(Stored data entries)
[src/rtl/fetch_pkg.sv]
// Shared types and defaults for the instruction fetch stage.
package fetch_pkg;

    localparam int                DEFAULT_XLEN     = 32;
    localparam logic [31:0]       DEFAULT_RESET_PC = 32'h0000_0000;
    localparam int                INSTR_BYTES      = 4;

    // One buffered instruction together with the PC it was fetched from.
    typedef struct packed {
        logic [31:0]             instr;
        logic [DEFAULT_XLEN-1:0] pc;
    } fetch_entry_t;

endpackage

[src/rtl/fetch_fifo.sv]
// Small synchronous FIFO with a flush input. Storage is registered and the
// head entry is read straight out of the storage flops, so a push into an
// empty FIFO becomes visible on the following cycle.
module fetch_fifo #(
    parameter int W     = 64,
    parameter int DEPTH = 2
) (
    input  logic                         clk,
    input  logic                         rst_n,
    input  logic                         flush,
    input  logic                         push,
    input  logic [W-1:0]                 wdata,
    input  logic                         pop,
    output logic [W-1:0]                 rdata,
    output logic [$clog2(DEPTH+1)-1:0]   count
);

    localparam int AW = $clog2(DEPTH);
    localparam int CW = $clog2(DEPTH + 1);
    localparam logic [AW-1:0] PTR_ONE = AW'(1);
    localparam logic [CW-1:0] CNT_MAX = CW'(DEPTH);

    logic [W-1:0]  mem_q [DEPTH];
    logic [W-1:0]  mem_d [DEPTH];
    logic [AW-1:0] wr_ptr_q, wr_ptr_d;
    logic [AW-1:0] rd_ptr_q, rd_ptr_d;
    logic [CW-1:0] count_q, count_d;
    logic          do_push_s;
    logic          do_pop_s;

    // Next-state for pointers, occupancy and storage; flush overrides all.
    always_comb begin
        mem_d     = mem_q;
        wr_ptr_d  = wr_ptr_q;
        rd_ptr_d  = rd_ptr_q;
        count_d   = count_q;
        do_push_s = push && (count_q != CNT_MAX);
        do_pop_s  = pop && (count_q != {CW{1'b0}});
        if (flush) begin
            wr_ptr_d = {AW{1'b0}};
            rd_ptr_d = {AW{1'b0}};
            count_d  = {CW{1'b0}};
        end else begin
            if (do_push_s) begin
                mem_d[wr_ptr_q] = wdata;
                wr_ptr_d        = wr_ptr_q + PTR_ONE;
            end else begin
                wr_ptr_d = wr_ptr_q;
            end
            if (do_pop_s) begin
                rd_ptr_d = rd_ptr_q + PTR_ONE;
            end else begin
                rd_ptr_d = rd_ptr_q;
            end
            count_d = count_q + {{(CW-1){1'b0}}, do_push_s}
                              - {{(CW-1){1'b0}}, do_pop_s};
        end
    end

    // State registers; storage clears on reset so the head reads as zero.
    always_ff @(posedge clk or negedge rst_n) begin
        if (!rst_n) begin
            for (int i = 0; i < DEPTH; i++) begin
                mem_q[i] <= {W{1'b0}};
            end
            wr_ptr_q <= {AW{1'b0}};
            rd_ptr_q <= {AW{1'b0}};
            count_q  <= {CW{1'b0}};
        end else begin
            mem_q    <= mem_d;
            wr_ptr_q <= wr_ptr_d;
            rd_ptr_q <= rd_ptr_d;
            count_q  <= count_d;
        end
    end

    assign rdata = mem_q[rd_ptr_q];
    assign count = count_q;

endmodule

[src/rtl/fetch_unit_chk.sv]
// Invariant checks for the fetch unit's credit and discard bookkeeping.
module fetch_unit_chk #(
    parameter int DEPTH = 2,
    parameter int CW    = 2
) (
    input logic          clk,
    input logic          rst_n,
    input logic [CW-1:0] outstanding,
    input logic [CW-1:0] discard,
    input logic [CW-1:0] shadow_count,
    input logic [CW-1:0] fifo_count
);

    localparam logic [CW:0] DEPTH_C = (CW+1)'(DEPTH);

    // Outstanding reads plus buffered entries never exceed the buffer size.
    a_credit: assert property (@(posedge clk) disable iff (!rst_n)
        (({1'b0, outstanding} + {1'b0, fifo_count}) <= DEPTH_C));

    // Only reads that are actually in flight can be marked for discard.
    a_discard: assert property (@(posedge clk) disable iff (!rst_n)
        (discard <= outstanding));

    // Every kept in-flight read has exactly one tag PC waiting for it.
    a_shadow: assert property (@(posedge clk) disable iff (!rst_n)
        (shadow_count == (outstanding - discard)));

endmodule

[src/rtl/fetch_unit.sv]
// Instruction fetch stage: PC generation, credit-limited memory requests,
// response buffering and redirect flush.
// Optional feature macro: FETCH_MISALIGN_CHECK_EN (misaligned redirect
// raises a sticky fetch_err and halts fetch).
module fetch_unit
    import fetch_pkg::*;
#(
    parameter int              XLEN       = DEFAULT_XLEN,
    parameter logic [XLEN-1:0] RESET_PC   = DEFAULT_RESET_PC,
    parameter int              FIFO_DEPTH = 2
) (
    input  logic            clk,
    input  logic            rst_n,
    output logic            imem_req_valid,
    input  logic            imem_req_ready,
    output logic [XLEN-1:0] imem_req_addr,
    input  logic            imem_rsp_valid,
    input  logic [31:0]     imem_rsp_data,
    output logic            instr_valid,
    input  logic            instr_ready,
    output logic [31:0]     instr,
    output logic [XLEN-1:0] instr_pc,
    input  logic            redirect_valid,
    input  logic [XLEN-1:0] redirect_pc,
    output logic            fetch_err
);

    localparam int              CW       = $clog2(FIFO_DEPTH + 1);
    localparam int              EW       = $bits(fetch_entry_t);
    localparam logic [CW-1:0]   CNT_ONE  = CW'(1);
    localparam logic [CW:0]     DEPTH_C  = (CW+1)'(FIFO_DEPTH);
    localparam logic [XLEN-1:0] PC_STEP  = XLEN'(INSTR_BYTES);
    localparam logic [XLEN-1:0] ALIGN_MASK = {{(XLEN-2){1'b1}}, 2'b00};

    logic [XLEN-1:0] pc_q, pc_d;
    logic [CW-1:0]   outstanding_q, outstanding_d;
    logic [CW-1:0]   discard_q, discard_d;

    logic [CW:0]     credit_sum_s;
    logic            halted_s;
    logic            req_fire_s;
    logic            rsp_keep_s;
    logic            instr_pop_s;
    logic [XLEN-1:0] target_s;

    fetch_entry_t    ififo_wdata_s;
    logic [EW-1:0]   ififo_rdata_s;
    fetch_entry_t    ififo_head_s;
    logic [CW-1:0]   ififo_count_s;
    logic [XLEN-1:0] shadow_pc_s;
    logic [CW-1:0]   shadow_count_s;

`ifdef FETCH_MISALIGN_CHECK_EN
    logic err_q, err_d;
    logic misalign_s;

    // Misaligned redirect target is kept as-is and flagged.
    always_comb begin
        target_s   = redirect_pc;
        misalign_s = (redirect_pc[1:0] != 2'b00);
        err_d      = err_q | (redirect_valid & misalign_s);
    end

    // Sticky error flag; only reset clears it.
    always_ff @(posedge clk or negedge rst_n) begin
        if (!rst_n) begin
            err_q <= 1'b0;
        end else begin
            err_q <= err_d;
        end
    end

    assign halted_s  = err_q;
    assign fetch_err = err_q;
`else
    // Redirect target is forced word-aligned.
    always_comb begin
        target_s = redirect_pc & ALIGN_MASK;
    end

    assign halted_s  = 1'b0;
    assign fetch_err = 1'b0;
`endif

    // Request credit, handshake qualification and buffer control.
    always_comb begin
        credit_sum_s   = {1'b0, outstanding_q} + {1'b0, ififo_count_s};
        imem_req_valid = rst_n && !halted_s && !redirect_valid
                         && (credit_sum_s < DEPTH_C);
        req_fire_s     = imem_req_valid && imem_req_ready;
        rsp_keep_s     = imem_rsp_valid && !redirect_valid
                         && (discard_q == {CW{1'b0}});
        instr_pop_s    = instr_valid && instr_ready && !redirect_valid;
        ififo_wdata_s.instr = imem_rsp_data;
        ififo_wdata_s.pc    = shadow_pc_s;
    end

    // Next PC, in-flight count and discard count; redirect wins.
    always_comb begin
        pc_d          = pc_q;
        discard_d     = discard_q;
        outstanding_d = outstanding_q + {{(CW-1){1'b0}}, req_fire_s}
                                      - {{(CW-1){1'b0}}, imem_rsp_valid};
        if (redirect_valid) begin
            pc_d      = target_s;
            discard_d = outstanding_d;
        end else begin
            if (req_fire_s) begin
                pc_d = pc_q + PC_STEP;
            end else begin
                pc_d = pc_q;
            end
            if (imem_rsp_valid && (discard_q != {CW{1'b0}})) begin
                discard_d = discard_q - CNT_ONE;
            end else begin
                discard_d = discard_q;
            end
        end
    end

    // Fetch state registers.
    always_ff @(posedge clk or negedge rst_n) begin
        if (!rst_n) begin
            pc_q          <= RESET_PC;
            outstanding_q <= {CW{1'b0}};
            discard_q     <= {CW{1'b0}};
        end else begin
            pc_q          <= pc_d;
            outstanding_q <= outstanding_d;
            discard_q     <= discard_d;
        end
    end

    // Tag PCs of kept in-flight reads, matched to responses in order.
    fetch_fifo #(
        .W     (XLEN),
        .DEPTH (FIFO_DEPTH)
    ) u_shadow (
        .clk   (clk),
        .rst_n (rst_n),
        .flush (redirect_valid),
        .push  (req_fire_s),
        .wdata (pc_q),
        .pop   (rsp_keep_s),
        .rdata (shadow_pc_s),
        .count (shadow_count_s)
    );

    // Instruction buffer feeding the decoder.
    fetch_fifo #(
        .W     (EW),
        .DEPTH (FIFO_DEPTH)
    ) u_ififo (
        .clk   (clk),
        .rst_n (rst_n),
        .flush (redirect_valid),
        .push  (rsp_keep_s),
        .wdata (ififo_wdata_s),
        .pop   (instr_pop_s),
        .rdata (ififo_rdata_s),
        .count (ififo_count_s)
    );

    assign ififo_head_s  = fetch_entry_t'(ififo_rdata_s);
    assign instr_valid   = (ififo_count_s != {CW{1'b0}});
    assign instr         = ififo_head_s.instr;
    assign instr_pc      = ififo_head_s.pc;
    assign imem_req_addr = pc_q;

    fetch_unit_chk #(
        .DEPTH (FIFO_DEPTH),
        .CW    (CW)
    ) u_chk (
        .clk          (clk),
        .rst_n        (rst_n),
        .outstanding  (outstanding_q),
        .discard      (discard_q),
        .shadow_count (shadow_count_s),
        .fifo_count   (ififo_count_s)
    );

endmodule

[config.mk]
export PLATFORM = sky130hd
export DESIGN_NAME = fetch_unit
export DESIGN_NICKNAME = d
export VERILOG_FILES = /design/src/rtl/fetch_pkg.sv /design/src/rtl/fetch_fifo.sv /design/src/rtl/fetch_unit_chk.sv /design/src/rtl/fetch_unit.sv
export SDC_FILE = /design/constraint.sdc
export NUM_CORES = 1
export LEC_CHECK = 0
export CORE_MARGIN = 1.5
export CORE_UTILIZATION = 55
export DETAILED_ROUTE_END_ITERATION = 12
export PLACE_DENSITY = 0.82
export SETUP_SLACK_MARGIN = 0.2
export SKIP_CTS_REPAIR_TIMING = 1
export SLEW_MARGIN = 40
export SYNTH_ARGS = -nofsm -noshare
export SYNTH_HDL_FRONTEND = slang
export SYNTH_SLANG_ARGS = --single-unit
[constraint.sdc]
create_clock -name clk -period 7.8 [get_ports clk]
set_clock_uncertainty 0.1 [all_clocks]
set_input_delay 1.56 -clock clk [delete_from_list [all_inputs] [get_ports clk]]
set_output_delay 1.56 -clock clk [all_outputs]
set_load 0.05 [all_outputs]
After elaboration in Yosys (flattened, before gate mapping). Index checks and enable logic that the tools add are counted.

Divide/modulo/power cells: 0. Bitwise gates (word level): 5. Magnitude comparators: 7. Reduce and logical (&&, ||, !) cells: 27. Multipliers: 0. $add $sub $neg: 13. Shifts and indexed selects: 0. Eq/ne operators: 2. Multiplexer cells: 26.

Operators with widths (number): $mux W64 (4); $mux W32 (6); $bwmux W128 (1); $bwmux W64 (1); $demux W64 S1 (1); $add A32 B3 Y32 const B (1); $demux W32 S1 (1); $reduce_bool A2 Y1 (9); $logic_and A1 B1 Y1 (14); $ge A2 B2 Y1 const B (4); $mux W1 (8); $mux W2 (4); $not A1 Y2 (4); $add A2 B1 Y2 (3); $sub A2 B1 Y2 (3); $add A1 B1 Y1 const B (4); $lt A2 B1 Y1 const B (2); $ne A2 B2 Y1 const B (2); $reduce_and A2 Y1 (2); $add A2 B2 Y3 (1); $lt A3 B2 Y1 const B (1); $logic_not A2 Y1 (1); $sub A2 B1 Y2 const B (1); $logic_not A1 Y1 (1); $not A1 Y1 (1).

Latch bits: 0. Output and inout bits: 99. Bits of input ports: 70. RAM bits: 0. Memories: 0. Logic and storage cells: 93. Bits in registers: 236. Memory bits (read-only): 0.

Logic depth before layout (Yosys ltp). Gate-level depths: netlist (run 1).

Depth after elaboration: 8. Gate-level depth with buffers: 11. Mapped depth without buffers: 11.

Modules after synthesis. A second synthesis (run 1) with hierarchy kept.

Cell total of the unflattened synthesis: 790. Area total of the unflattened synthesis: 10906.7 µm².

Modules (own cells, without submodules): fetch_fifo at u_ififo (sequential area each 3303.2 µm², area an instance 5776.8 µm², instances 1, cells each 364); fetch_fifo at u_shadow (sequential area each 1701.6 µm², area an instance 2995.4 µm², instances 1, cells each 194); fetch_unit (sequential area each 850.8 µm², area an instance 2134.5 µm², instances 1, cells each 232).

Least setup slack after synthesis (run 1). Ideal clock, no wire load.

Path type: input -> output. From: input port redirect_valid. To: output port imem_req_valid. Path buffers: 0. Data required time: 6.140 ns. Data arrival time: 2.297 ns. Stages on the path: 1. Slack: 3.843 ns. Path through: nor4b_4.

Word-level cells in the longest chain between the ends: 3.

Ends and longest elaborated chain: from (decl) (line fetch_unit.sv:23) `input logic redirect_valid,`; $logic_not A1 Y1 (line fetch_unit.sv:88) `imem_req_valid = rst_n && !halted_s && !redirect_valid`; $logic_and A1 B1 Y1 (line fetch_unit.sv:88); $logic_and A1 B1 Y1 (line fetch_unit.sv:89) `&& (credit_sum_s < DEPTH_C);`; to (decl) (line fetch_unit.sv:14) `output logic imem_req_valid,`.

No other way between the ends.

Worst setup path in the final report (run 1). Ends and elaborated chain as after synthesis.

==> results of run 1 <==
[metrics by stage]
stage | area [um2] | worst slack (ns) | total power [uW] | hold WS [ns]
finish | 13000 | 2.79 | 5090 | 0.384
global route | 13000 | 2.72 | 5340 | 0.412
CTS | 13000 | 2.54 | 5130 | 0.388
detailed placement | 12200 | 2.54 | 3970 | 0.371
global placement | 12200 | 2.56 | 3920 | 0.367
floorplan | 10400 | 3.84 | 3330 | 0.344
[worst max-delay path, stage by stage]
cell and delay (ns):
sky130_fd_sc_hd__buf_2 0.09, sky130_fd_sc_hd__buf_4 0.28, sky130_fd_sc_hd__nor4b_4 0.46, sky130_fd_sc_hd__clkdlybuf4s50_1 0.92
[final cells by class]
class / instances / area [um2]
Sequential cell: 226 / 5660
Fill cell: 1324 / 5540
Multi-Input combinational cell: 493 / 4500
Timing Repair Buffer: 172 / 1750
Clock buffer: 40 / 772
Tap cell: 234 / 293
Inverter: 11 / 41.3
Clock inverter: 5 / 31.3
[layer usage]
| layer | part of all wire (%) | routed length (um) | up-vias | global-route usage, % |
|---|---|---|---|---|
| li1 | - | - | 3117 | - |
| met1 | 44 | 9770 | 3418 | 31.6 |
| met2 | 49 | 10700 | 180 | 38.9 |
| met3 | 5.3 | 1160 | 35 | 3.76 |
| met4 | 1.8 | 401 | 0 | 5.43 |
| met5 | 0 | 0 | - | 0 |
[power groups by stage]
stage               Combinational (uW)  Sequential (uW)  Clock (uW)
CTS                               2150             1810        1160
detailed placement                2140             1830           0
finish                            2140             1810        1130
global route                      2270             1870        1200
floorplan                         1530             1800           0
global placement                  2110             1810           0
[state kept, by name, summed over array words and instances, names as in the netlist]
| signal | cells |
|---|---|
| imem_req_addr | 30 |
| u_ififo.mem_q | 124 |
| u_shadow.count | 2 |
| u_shadow.rd_ptr_q | 1 |
| u_shadow.mem_q | 60 |
| u_shadow.wr_ptr_q | 1 |
| u_ififo.rd_ptr_q | 1 |
| u_ififo.wr_ptr_q | 1 |
| u_ififo.count | 2 |
| outstanding_q | 2 |
| discard_q | 2 |
[Yosys cell counts, types with 4 or more instances]
cell / instances
sky130_fd_sc_hd__inv_1: 11
sky130_fd_sc_hd__buf_1: 5
sky130_fd_sc_hd__o31ai_1: 12
sky130_fd_sc_hd__nand3_1: 14
sky130_fd_sc_hd__nor2_1: 17
sky130_fd_sc_hd__a31oi_1: 8
sky130_fd_sc_hd__dfrtp_1: 226
sky130_fd_sc_hd__buf_2: 8
sky130_fd_sc_hd__and3_1: 4
sky130_fd_sc_hd__nor2b_1: 9
sky130_fd_sc_hd__mux2_2: 273
sky130_fd_sc_hd__xnor2_1: 8
sky130_fd_sc_hd__nand2_1: 37
sky130_fd_sc_hd__o21ai_0: 15
sky130_fd_sc_hd__and4_1: 4
sky130_fd_sc_hd__clkbuf_1: 33
sky130_fd_sc_hd__ha_1: 8
sky130_fd_sc_hd__or4_1: 15
sky130_fd_sc_hd__o211ai_1: 5
sky130_fd_sc_hd__o311ai_0: 4
sky130_fd_sc_hd__buf_4: 5
sky130_fd_sc_hd__xor2_1: 11
sky130_fd_sc_hd__nand4_1: 15
[cells by family (layout without fill, tap and decap cells)]
family / Yosys count / count (layout) / synth area share [%]
muxes: 275 / 275 / 29.8
DFF: 226 / 226 / 54.5
and+or+nand+nor: 134 / 134 / 7.15
buffers and inverters: 62 / 228 / 2.52
AOI/OAI and AO/OA: 51 / 51 / 3.27
xor gates and xnor gates: 19 / 19 / 1.60
adders and majority gates: 9 / 9 / 1.16
other: 1 / 5 / 0.0361
[path summary, 6_finish.rpt]
check	cells past startpoint	end
hold reg to reg	2	u_shadow.mem_q[12]
max in group asynchronous	3	u_ififo.mem_q[19]
hold / removal	2	u_shadow.mem_q[12]
min in group asynchronous	1	u_ififo.mem_q[103]
setup reg to reg	6	imem_req_addr[29]
setup / recovery	4	imem_req_valid
==> Flow_metrics.wiki, run 1 <==
{| class="wikitable"
! Metric !! Value
|-
| Utilization after layout || 70.2%
|-
| Clock Pin Slew Worst Setup and Hold Paths || 0.06 ns
|-
| Worst hold path class || flop to flop
|-
| Number of global-route vias before repair || 7089
|-
| Prevailing post-synth register cell || sky130_fd_sc_hd__dfrtp_1
|-
| Proportion of power drawn by the clock network || 22.3%
|-
| Switching share of power || 36.9%
|-
| Vert. Die Dim || 140 um
|-
| Drt initial violations || 301
|-
| Number of warnings printed during yosys synthesis || 0
|-
| Avg Cell Area, Syn || 13.4 um2
|-
| Int Power || 3210 uW
|-
| Synth async-reset ratio || 100%
|-
| Number of buffers on the longest clock path || 3
|-
| Setup violators final || 0
|-
| Number of vias per cell || 5.72
|-
| Global-route wire length before repair || 36900 um
|-
| Share of total power in combinational logic || 42.1%
|-
| Post-route minimum period || 5.01 ns
|-
| Clock net sink count || 226
|-
| Number of nets in the layout || 1008
|-
| Hold wc startpoint || u_shadow.mem_q[12]
|-
| Maxcap violations || 0
|-
| Leak pwr || 0.00577 uW
|-
| Post-detailed-route wirelength per cell || 18.7 um
|-
| Die outline area || 19700 um2
|-
| Count of input and output buffers || 161
|-
| Final cycle utilization of the critical path || 64.3%
|-
| Effective utilization at floorplan || 55.9%
|-
| Number of H-tree branching levels || 1
|-
| Global-route congestion overflow total || 0
|-
| Peak ir drop on the vdd network || 0.265 mV
|-
| Launching point of the worst reg2reg path || u_ififo.count[0]
|-
| CP Class || input pin to output port
|-
| P_sw || 1880 uW
|-
| Standard-cell row count || 50
|-
| Number of standard cells after synthesis || 777
|-
| Gpl congestion || 0.842
|-
| Setup_tns || 0 ns
|-
| DRC violations left || 0
|-
| Initial DRT Pass Iterations || 4
|-
| Number of flops mapped to enable cells by yosys || 0
|-
| Leading cell types in the layout, fill and taps excluded || sky130_fd_sc_hd__mux2_2 (273), sky130_fd_sc_hd__dfrtp_1 (225), sky130_fd_sc_hd__clkdlybuf4s50_1 (159)
|-
| Slack of the worst reg-to-reg path || 4.50 ns
|-
| Worst Tran Pin Value || 0.739 ns
|-
| TritonCTS clock tree || done
|-
| Fmax || 199 MHz
|-
| Filler-free cell count of the finished design || 1181
|-
| Pwr per Cell Area || 390 nW/um2
|-
| Share of layout cells above drive strength 1 || 35.2%
|-
| Pins over their slew limit || 0
|-
| Synth Register Bits || 226
|-
| Global routing usage summed across all routing layers || 23.1%
|-
| Largest net degree at the start of global routing || 110
|-
| Clock root cell || sky130_fd_sc_hd__clkbuf_16
|-
| Crit path from || redirect_valid
|-
| Required time reported for the critical path endpoint || 6.14 ns
|-
| Largest fanout on the critical path || 58
|-
| Total CTS buffers || 25
|-
| HPWL after detailed placement || 14000 um
|-
| Sort of element at the start of the critical path || input pin
|-
| CP arrival || 3.35 ns
|-
| Most common cell after layout, fill and taps aside || sky130_fd_sc_hd__mux2_2
|-
| Area growth from synthesis to final layout || 25.6%
|-
| Result of the run || finished clean
|-
| Initial antenna violation count || 0
|-
| Via count || 6750
|-
| Clock network latency to the later pin of the worst-skew pair || 0.52 ns
|-
| Unrepaired setup endpoints after global routing || no
|-
| Post-detailed-routing wire length || 22100 um
|-
| Seq pwr share || 35.6%
|-
| Diodes inserted || 0
|-
| Yosys top cell by area || sky130_fd_sc_hd__dfrtp_1
|-
| Cell area after technology mapping || 10400 um2
|-
| Share of Yosys cell area claimed by the top area cell type || 54.5%
|-
| Worst relative slew slack || 50.6%
|-
| Width of the chip || 140 um
|-
| Count of pins on the block boundary || 169
|-
| Area of the placeable core || 18600 um2
|-
| Cell total after placement || 1133
|-
| Share of the yosys chip area belonging to registers || 54.5%
|-
| Antenna violation net count after detailed routing || 0
|-
| Sort of element at the end of the critical path || output port
|-
| Final hold viol count || 0
|-
| Cell types occupying the most area after synthesis || sky130_fd_sc_hd__dfrtp_1 (54%), sky130_fd_sc_hd__mux2_2 (30%), sky130_fd_sc_hd__nand2_1 (1.3%)
|-
| Count of cell types in the netlist || 41
|}
No activity file was read; power rests on OpenSTA's default activity.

● Task objective: All that belongs in your answer is the stretch of entries above from the line with "floorplan | 10400 | 3.84 | 3330 | 0.344" through the line with "sky130_fd_sc_hd__o211ai_1: 5", printed exactly.

● Response to this task:
floorplan | 10400 | 3.84 | 3330 | 0.344
[worst max-delay path, stage by stage]
cell and delay (ns):
sky130_fd_sc_hd__buf_2 0.09, sky130_fd_sc_hd__buf_4 0.28, sky130_fd_sc_hd__nor4b_4 0.46, sky130_fd_sc_hd__clkdlybuf4s50_1 0.92
[final cells by class]
class / instances / area [um2]
Sequential cell: 226 / 5660
Fill cell: 1324 / 5540
Multi-Input combinational cell: 493 / 4500
Timing Repair Buffer: 172 / 1750
Clock buffer: 40 / 772
Tap cell: 234 / 293
Inverter: 11 / 41.3
Clock inverter: 5 / 31.3
[layer usage]
| layer | part of all wire (%) | routed length (um) | up-vias | global-route usage, % |
|---|---|---|---|---|
| li1 | - | - | 3117 | - |
| met1 | 44 | 9770 | 3418 | 31.6 |
| met2 | 49 | 10700 | 180 | 38.9 |
| met3 | 5.3 | 1160 | 35 | 3.76 |
| met4 | 1.8 | 401 | 0 | 5.43 |
| met5 | 0 | 0 | - | 0 |
[power groups by stage]
stage               Combinational (uW)  Sequential (uW)  Clock (uW)
CTS                               2150             1810        1160
detailed placement                2140             1830           0
finish                            2140             1810        1130
global route                      2270             1870        1200
floorplan                         1530             1800           0
global placement                  2110             1810           0
[state kept, by name, summed over array words and instances, names as in the netlist]
| signal | cells |
|---|---|
| imem_req_addr | 30 |
| u_ififo.mem_q | 124 |
| u_shadow.count | 2 |
| u_shadow.rd_ptr_q | 1 |
| u_shadow.mem_q | 60 |
| u_shadow.wr_ptr_q | 1 |
| u_ififo.rd_ptr_q | 1 |
| u_ififo.wr_ptr_q | 1 |
| u_ififo.count | 2 |
| outstanding_q | 2 |
| discard_q | 2 |
[Yosys cell counts, types with 4 or more instances]
cell / instances
sky130_fd_sc_hd__inv_1: 11
sky130_fd_sc_hd__buf_1: 5
sky130_fd_sc_hd__o31ai_1: 12
sky130_fd_sc_hd__nand3_1: 14
sky130_fd_sc_hd__nor2_1: 17
sky130_fd_sc_hd__a31oi_1: 8
sky130_fd_sc_hd__dfrtp_1: 226
sky130_fd_sc_hd__buf_2: 8
sky130_fd_sc_hd__and3_1: 4
sky130_fd_sc_hd__nor2b_1: 9
sky130_fd_sc_hd__mux2_2: 273
sky130_fd_sc_hd__xnor2_1: 8
sky130_fd_sc_hd__nand2_1: 37
sky130_fd_sc_hd__o21ai_0: 15
sky130_fd_sc_hd__and4_1: 4
sky130_fd_sc_hd__clkbuf_1: 33
sky130_fd_sc_hd__ha_1: 8
sky130_fd_sc_hd__or4_1: 15
sky130_fd_sc_hd__o211ai_1: 5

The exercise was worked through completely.